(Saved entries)
□ □ □ □ □

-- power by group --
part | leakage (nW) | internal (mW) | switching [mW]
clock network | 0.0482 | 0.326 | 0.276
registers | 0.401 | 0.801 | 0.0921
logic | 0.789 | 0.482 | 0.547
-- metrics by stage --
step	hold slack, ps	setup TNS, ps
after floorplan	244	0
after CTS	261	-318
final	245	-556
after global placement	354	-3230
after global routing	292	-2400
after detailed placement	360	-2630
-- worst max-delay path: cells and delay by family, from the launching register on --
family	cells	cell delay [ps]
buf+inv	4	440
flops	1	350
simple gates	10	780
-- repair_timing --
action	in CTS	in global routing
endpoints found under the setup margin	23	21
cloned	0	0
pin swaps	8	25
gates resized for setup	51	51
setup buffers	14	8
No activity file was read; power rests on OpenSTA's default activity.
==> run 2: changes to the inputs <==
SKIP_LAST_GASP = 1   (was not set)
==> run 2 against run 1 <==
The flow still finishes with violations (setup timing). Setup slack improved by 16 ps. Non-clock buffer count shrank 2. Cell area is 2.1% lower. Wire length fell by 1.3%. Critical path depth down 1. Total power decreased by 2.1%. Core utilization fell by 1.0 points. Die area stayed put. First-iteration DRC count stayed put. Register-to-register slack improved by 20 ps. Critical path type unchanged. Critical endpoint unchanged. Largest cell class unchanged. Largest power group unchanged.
## src/rtl/pingpong_write_if.sv

```systemverilog
// Write-side bus between the ping-pong write sequencer and its environment.
// Carries the incoming sample stream, the RAM port-A write signals and status.
//
// Handshake semantics: the sample stream is valid-only with no backpressure.
// A sample is presented for exactly the cycles sample_valid is high and is
// either written or discarded, never stalled. readya is a level-sensitive
// grant from the RAM: sampled high in WAIT_RDY it hands one bank to the writer
// for one complete frame, which is returned with a single-cycle finisha pulse.
interface pingpong_write_if #(
    parameter int DATA_W = 8,
    parameter int ADDR_W = 7
);
    logic              enable;
    logic              sample_valid;
    logic [DATA_W-1:0] sample_data;
    logic              readya;
    logic [ADDR_W-1:0] addra;
    logic              wea;
    logic [DATA_W-1:0] dina;
    logic              finisha;
    logic              busy;
    logic [15:0]       frame_cnt;
    logic [15:0]       drop_cnt;

    // Sequencer side
    modport master (
        input  enable, sample_valid, sample_data, readya,
        output addra, wea, dina, finisha, busy, frame_cnt, drop_cnt
    );

    // Environment side (sample source, RAM, status consumer)
    modport slave (
        output enable, sample_valid, sample_data, readya,
        input  addra, wea, dina, finisha, busy, frame_cnt, drop_cnt
    );
endinterface

```

## src/rtl/pingpong_write_ctrl.sv

```systemverilog
// Write-side sequencer for a ping-pong RAM. Packs a free-running sample stream
// into DEPTH-sample frames written through port A, pulses finisha per frame
// and counts samples dropped while no bank is free.
// Optional build macro FRAME_TRIG_EN: adds an ARM state that starts each frame
// on a rising crossing of TRIG_LEVEL instead of on the first valid sample.
module pingpong_write_ctrl #(
    parameter int DATA_W     = 8,
    parameter int ADDR_W     = 7,
    parameter int DEPTH      = 128,
    parameter int TRIG_LEVEL = 128
) (
    input  logic                 clk_in,
    input  logic                 rst,
    pingpong_write_if.master     bus,
    output logic [2:0]           state_dbg
);

    typedef enum logic [2:0] {
        S_IDLE     = 3'd0,
        S_WAIT_RDY = 3'd1,
        S_FILL     = 3'd2,
        S_FINISH   = 3'd3,
        S_HOLD     = 3'd4,
        S_ARM      = 3'd5
    } state_t;

    localparam logic [ADDR_W-1:0] LAST_ADDR = ADDR_W'(DEPTH - 1);

    state_t            state_q, state_d;
    logic [ADDR_W-1:0] cnt_q, cnt_d;
    logic [ADDR_W-1:0] addra_q, addra_d;
    logic [DATA_W-1:0] dina_q, dina_d;
    logic              wea_q, wea_d;
    logic              finisha_q, finisha_d;
    logic              busy_q, busy_d;
    logic [15:0]       frame_q, frame_d;
    logic [15:0]       drop_q, drop_d;

`ifdef FRAME_TRIG_EN
    localparam logic [DATA_W-1:0] TRIG = DATA_W'(TRIG_LEVEL);
    logic [DATA_W-1:0] prev_q, prev_d;
    logic              trig_hit;

    // Rising crossing of the trigger level on the current valid sample
    assign trig_hit = bus.sample_valid && (prev_q < TRIG) && (bus.sample_data >= TRIG);
`endif

    // State register
    always_ff @(posedge clk_in) begin
        if (rst) state_q <= S_IDLE;
        else     state_q <= state_d;
    end

    // Next-state logic
    always_comb begin
        state_d = state_q;
        case (state_q)
            S_IDLE:     if (bus.enable) state_d = S_WAIT_RDY;
            S_WAIT_RDY: begin
                if (!bus.enable)     state_d = S_IDLE;
`ifdef FRAME_TRIG_EN
                else if (bus.readya) state_d = S_ARM;
`else
                else if (bus.readya) state_d = S_FILL;
`endif
            end
            // enable is ignored here: a granted bank is always filled completely
            S_FILL:     if (bus.sample_valid && cnt_q == LAST_ADDR) state_d = S_FINISH;
            S_FINISH:   state_d = S_HOLD;
            S_HOLD:     state_d = bus.enable ? S_WAIT_RDY : S_IDLE;
`ifdef FRAME_TRIG_EN
            S_ARM: begin
                if (!bus.enable)   state_d = S_IDLE;
                else if (trig_hit) state_d = S_FILL;
            end
`endif
            default:    state_d = S_IDLE;
        endcase
    end

    // Next values of the registered outputs and datapath
    always_comb begin
        cnt_d     = cnt_q;
        addra_d   = addra_q;
        dina_d    = dina_q;
        wea_d     = 1'b0;
        frame_d   = frame_q;
        drop_d    = drop_q;
        // finisha lands in the cycle after FINISH, two cycles after the last sample
        finisha_d = (state_q == S_FINISH);
        busy_d    = (state_d == S_FILL) || (state_d == S_FINISH) || (state_d == S_ARM);
`ifdef FRAME_TRIG_EN
        prev_d    = prev_q;
`endif
        case (state_q)
            S_WAIT_RDY: begin
                cnt_d = '0;
`ifdef FRAME_TRIG_EN
                prev_d = '0;
`endif
                if (bus.sample_valid && drop_q != 16'hFFFF) drop_d = drop_q + 16'd1;
            end
            S_FILL: begin
                if (bus.sample_valid) begin
                    wea_d   = 1'b1;
                    addra_d = cnt_q;
                    dina_d  = bus.sample_data;
                    cnt_d   = cnt_q + 1'b1;
                end
            end
            S_FINISH: frame_d = frame_q + 16'd1;
`ifdef FRAME_TRIG_EN
            S_ARM: begin
                if (bus.sample_valid) begin
                    if (bus.enable && trig_hit) begin
                        wea_d   = 1'b1;
                        addra_d = '0;
                        dina_d  = bus.sample_data;
                        cnt_d   = ADDR_W'(1);
                    end else begin
                        prev_d = bus.sample_data;
                    end
                end
            end
`endif
            default: ;
        endcase
    end

    // Output and datapath registers
    always_ff @(posedge clk_in) begin
        if (rst) begin
            cnt_q     <= '0;
            addra_q   <= '0;
            dina_q    <= '0;
            wea_q     <= 1'b0;
            finisha_q <= 1'b0;
            busy_q    <= 1'b0;
            frame_q   <= '0;
            drop_q    <= '0;
`ifdef FRAME_TRIG_EN
            prev_q    <= '0;
`endif
        end else begin
            cnt_q     <= cnt_d;
            addra_q   <= addra_d;
            dina_q    <= dina_d;
            wea_q     <= wea_d;
            finisha_q <= finisha_d;
            busy_q    <= busy_d;
            frame_q   <= frame_d;
            drop_q    <= drop_d;
`ifdef FRAME_TRIG_EN
            prev_q    <= prev_d;
`endif
        end
    end

    assign bus.addra     = addra_q;
    assign bus.wea       = wea_q;
    assign bus.dina      = dina_q;
    assign bus.finisha   = finisha_q;
    assign bus.busy      = busy_q;
    assign bus.frame_cnt = frame_q;
    assign bus.drop_cnt  = drop_q;
    assign state_dbg     = state_q;

endmodule

```

## src/flat_wrapper.sv

```systemverilog
// flat-port wrapper written by rule: the top's interface ports become plain ports
module pingpong_write_ctrl_flat 
#(
    parameter int DATA_W     = 8,
    parameter int ADDR_W     = 7,
    parameter int DEPTH      = 128,
    parameter int TRIG_LEVEL = 128
)
  (clk_in, rst, state_dbg, bus_enable, bus_sample_valid, bus_sample_data, bus_readya, bus_addra, bus_wea, bus_dina, bus_finisha, bus_busy, bus_frame_cnt, bus_drop_cnt);
  pingpong_write_if #(.DATA_W(DATA_W), .ADDR_W(ADDR_W)) bus_i ();
  input  logic clk_in;
  input  logic rst;
  output logic [2:0] state_dbg;
  input wire logic [$bits(bus_i.enable)-1:0] bus_enable;
  input wire logic [$bits(bus_i.sample_valid)-1:0] bus_sample_valid;
  input wire logic [$bits(bus_i.sample_data)-1:0] bus_sample_data;
  input wire logic [$bits(bus_i.readya)-1:0] bus_readya;
  output wire logic [$bits(bus_i.addra)-1:0] bus_addra;
  output wire logic [$bits(bus_i.wea)-1:0] bus_wea;
  output wire logic [$bits(bus_i.dina)-1:0] bus_dina;
  output wire logic [$bits(bus_i.finisha)-1:0] bus_finisha;
  output wire logic [$bits(bus_i.busy)-1:0] bus_busy;
  output wire logic [$bits(bus_i.frame_cnt)-1:0] bus_frame_cnt;
  output wire logic [$bits(bus_i.drop_cnt)-1:0] bus_drop_cnt;
  assign bus_i.enable = bus_enable;
  assign bus_i.sample_valid = bus_sample_valid;
  assign bus_i.sample_data = bus_sample_data;
  assign bus_i.readya = bus_readya;
  assign bus_addra = bus_i.addra;
  assign bus_wea = bus_i.wea;
  assign bus_dina = bus_i.dina;
  assign bus_finisha = bus_i.finisha;
  assign bus_busy = bus_i.busy;
  assign bus_frame_cnt = bus_i.frame_cnt;
  assign bus_drop_cnt = bus_i.drop_cnt;
  pingpong_write_ctrl #(.DATA_W(DATA_W), .ADDR_W(ADDR_W), .DEPTH(DEPTH), .TRIG_LEVEL(TRIG_LEVEL)) u_core (.clk_in(clk_in), .rst(rst), .bus(bus_i), .state_dbg(state_dbg));
endmodule
```

## config.mk

```make
export PLATFORM = sky130hd
export DESIGN_NAME = pingpong_write_ctrl_flat
export DESIGN_NICKNAME = d
export VERILOG_FILES = /design/src/rtl/pingpong_write_if.sv /design/src/rtl/pingpong_write_ctrl.sv /design/src/flat_wrapper.sv
export SDC_FILE = /design/constraint.sdc
export NUM_CORES = 1
export LEC_CHECK = 0
export CORE_MARGIN = 2
export CORE_UTILIZATION = 44
export DETAILED_ROUTE_END_ITERATION = 6
export HOLD_SLACK_MARGIN = 0.06
export PLACE_DENSITY = 0.76
export SLEW_MARGIN = 0
export SYNTH_ARGS = -nofsm -noshare
export SYNTH_HDL_FRONTEND = slang
export SYNTH_SLANG_ARGS = --single-unit
```

## constraint.sdc

```tcl
create_clock -name clk_in -period 1.9 [get_ports clk_in]
set_input_delay 0.57 -clock clk_in [delete_from_list [all_inputs] [get_ports clk_in]]
set_output_delay 0.57 -clock clk_in [all_outputs]
set_load 0.1 [all_outputs]
```

==> results of run 1 <==
-- kinds of logic (layout without fill, tap and decap cells) --
group | Yosys count | in the layout | share of synthesized area, %
AO/OA/AOI/OAI | 64 | 64 | 14.42
XOR/XNOR | 15 | 15 | 5.014
adder cells (fa/ha/maj) | 3 | 3 | 1.433
buffers and inverters | 20 | 101 | 3.247
flip-flops | 60 | 60 | 45.85
multiplexers | 4 | 4 | 1.671
AND/OR/NAND/NOR | 138 | 138 | 28.37
-- power groups by stage --
stage               combinational (uW)  sequential [uW]  clock, uW
finish                             163             1260       1080
global route                       173             1260       1150
CTS                                163             1260       1100
detailed placement                 163             1280          0
global placement                   161             1280          0
floorplan                         50.6             1320          0
-- worst paths after layout --
check / slack, ns / end / from / cells past startpoint
worst max-delay path: 0.09 / u_core.bus.drop_cnt[7]$_SDFFE_PP0P_ / u_core.bus.drop_cnt[0]$_SDFFE_PP0P_ / 6
worst max register to register: 0.09 / u_core.bus.drop_cnt[7]$_SDFFE_PP0P_ / u_core.bus.drop_cnt[0]$_SDFFE_PP0P_ / 6
worst min-delay path: 0.49 / u_core.bus.addra[4]$_SDFFE_PP0P_ / u_core.bus.addra[4]$_SDFFE_PP0P_ / 2
worst min register to register: 0.49 / u_core.bus.addra[4]$_SDFFE_PP0P_ / u_core.bus.addra[4]$_SDFFE_PP0P_ / 2
-- registers in the layout, summed over array words and instances, names as in the netlist --
name and cells:
u_core.cnt_q 7, u_core.bus.addra 7, u_core.bus.finisha 1, u_core.state_dbg 3, u_core.bus.drop_cnt 16, u_core.bus.frame_cnt 16
u_core.bus.dina 8, u_core.bus.busy 1, u_core.bus.wea 1
-- critical path, delay by kind of cell, from the launching register on --
kind,cells,cell delay [ns]
adders and majority gates,1,0.17
AOI/OAI and AO/OA,1,0.17
DFF,1,0.38
buffers and inverters,1,0.17
and+or+nand+nor,3,0.84
-- cells in the mapped netlist, types with 3 or more instances --
library cell  instances
a21oi_1              34
nor3_1                6
nand3_1              10
nor2b_1               5
inv_1                 3
o31ai_1               8
dfxtp_1              60
or4_1                 8
nand2_1              40
nand2b_1              3
nor2_1               29
xor2_1                7
or3_1                 9
o21ai_0               9
mux2_2                3
and3_1                3
nand4_1               9
xnor2_1               8
ha_1                  3
nand3b_1              3
a211oi_1              3
clkbuf_1             14
-- stage by stage --
| step | util, % | cell area [um2] | cells | setup slack, ns | hold WS (ns) |
|---|---|---|---|---|---|
| floorplan | - | 2750 | 304 | -0.04251 | 0.4574 |
| global placement | 69.65 | 4075 | 445 | -0.4798 | 0.4805 |
| detailed placement | 69.65 | 4075 | 445 | -0.5290 | 0.4798 |
| CTS | 72.84 | 4262 | 460 | 0.04388 | 0.4923 |
| global route | 73.16 | 4280 | 460 | 0.003045 | 0.5129 |
| finish | 73.16 | 4280 | 460 | 0.09160 | 0.4899 |
-- per-layer routing --
layer  vias up  part of all wire (%)  global-route usage (%)
met5         -                     0                       0
met4         0                   2.0                   10.68
met3        14                   6.1                   5.444
met2        77                    50                   35.79
met1      1213                    42                   26.07
li1       1244                     -                       -
-- cell type report --
type,instances,area (um2),share of cell area (%)
Tap cell,75,93.84,2.192
Timing Repair Buffer,83,1310,30.61
Sequential cell,60,1282,29.96
Clock buffer,14,182.7,4.268
Clock inverter,1,5.005,0.1169
Inverter,3,11.26,0.2631
Multi-Input combinational cell,224,1395,32.59
-- what timing repair did --
item | CTS | global route
resized for setup | 1 | 3
endpoints found under the setup margin | 25 | 3
hold buffers | 0 | 0
==> impl_metrics.ini, run 1 <==
[run_status]
outcome = finished clean

[clocking]
cts.sinks = 60
cts_tree = built
cts_made_buffers = 9
cts.clk_slew.worst_paths_ns = 0.06
clock_path_buffers = 2
h-tree-depth = 3
cts-root-buf = clkbuf_8
cts_setup_buffers = 0
clk_latency_ns = 0.34

[sta]
relSlewSlack_pct = 63.04
rsz0062_at_grt = false
period_needed_ns = 1.808
setup_violations = 0
finalHoldViolCount = 0
slew_viol_final = 0
post-route-period-util_pct = 95.18
setup_tns_ns = 0
worstMarginPinSlew_ns = 0.5405
max_freq_mhz = 553.0
skew_ns = 0.009173

[pwr]
swShare_pct = 23.40
power.total_uw = 2501
p_sw_uw = 585.3
leakage_uw = 0.001529
peakVddDrop_mv = 0.5402
p_int_uw = 1916
clock_power_share_pct = 43.2
power_density_nw_per_um2 = 584.3
power_frac_comb_pct = 6.5
pwr-share-seq_pct = 50.2

[cells_and_area]
final_common_cell = buf_12
diodes = 0
area_growth_pct = 63.37
fillers = 356
layout_common_cells = buf_12, nand2_1, a21oi_1, dfxtp_1, nor2_1
drive_above_1_share_pct = 33.51
nets = 397

[floorplan]
core_area_um2 = 5851
die-height_um = 81.17
core.rowCount = 28
initial_core_util_pct = 44.78
io_pins = 66
design.die.area_um2 = 6588
die_x_um = 81.17

[logic_synthesis]
syn_nets = 320
syn_inst = 304
syn_area_per_cell_um2 = 8.618
async_reset_ff_share_pct = 0
yosysSeqAreaShare_pct = 45.85
synth-main-ff-cell = dfxtp_1
ys_types = 44
synthesis.area_um2 = 2620
synth_edf_count = 0
synth_area_leader_cell = dfxtp_1
ys_seq_elements = 60
synth_warnings = 0
yosys-top-cells-area = dfxtp_1, a21oi_1, nand2_1, nor2_1, xnor2_1
synth_top_cell_area_share_pct = 45.85

[worst_setup_path]
cp.required_ns = 2.16
cp_slowest_cell = or4_1
worstSetupPathType = reg -> reg
path_max_fanout = 12
startpoint_type = flop
max_stage_delay_ns = 0.46
path_cells = ha_4 > and4_1 > nor4bb_4 > buf_4 > or4_1 > a21oi_1
cp.arrival_ns = 2.07
crit_path_end_kind = flop

[grt]
grt_usage_pct = 21.61
antenna_found_initial = 0
grt_pass1_vias = 2432
grt_max_degree = 22
grt_pass1_wl_mm = 11.05
grt_remaining_overflow = 0

[route]
wl_per_cell_um = 14.06
postRouteAntennaNets = 0
drtIter0Drc = 144
avgViaCountPerCell = 5.539
drt_wl_total_mm = 6.467
vias = 2548
first_pass_iters = 4
drc_errors = 0

[place]
dp_hpwl_mm = 4.619
io_buffers = 65
gp_congestion = 0.8750

[run]
maxCapViolations = 0

[min_path]
hp-class = reg -> reg
(Power assumes the default switching activity.)
==> run 2: changes to the inputs <==
--- a/config.mk
+++ b/config.mk
@@ -8,6 +8,7 @@
 export CORE_MARGIN = 2
 export CORE_UTILIZATION = 44
 export DETAILED_ROUTE_END_ITERATION = 6
+export GPL_ROUTABILITY_DRIVEN = 0
 export HOLD_SLACK_MARGIN = 0.06
 export PLACE_DENSITY = 0.76
 export SLEW_MARGIN = 0
==> results of run 2 <==
Final layout, timing and power as in run 1 (identical DEF).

□ □ □ □ □

Task objective: Exact duplication is required for the lines above, from the line that contains "syn_nets = 320" to the line that contains "cp.arrival_ns = 2.07", inclusive; omit all others.

Worked solution:
syn_nets = 320
syn_inst = 304
syn_area_per_cell_um2 = 8.618
async_reset_ff_share_pct = 0
yosysSeqAreaShare_pct = 45.85
synth-main-ff-cell = dfxtp_1
ys_types = 44
synthesis.area_um2 = 2620
synth_edf_count = 0
synth_area_leader_cell = dfxtp_1
ys_seq_elements = 60
synth_warnings = 0
yosys-top-cells-area = dfxtp_1, a21oi_1, nand2_1, nor2_1, xnor2_1
synth_top_cell_area_share_pct = 45.85

[worst_setup_path]
cp.required_ns = 2.16
cp_slowest_cell = or4_1
worstSetupPathType = reg -> reg
path_max_fanout = 12
startpoint_type = flop
max_stage_delay_ns = 0.46
path_cells = ha_4 > and4_1 > nor4bb_4 > buf_4 > or4_1 > a21oi_1
cp.arrival_ns = 2.07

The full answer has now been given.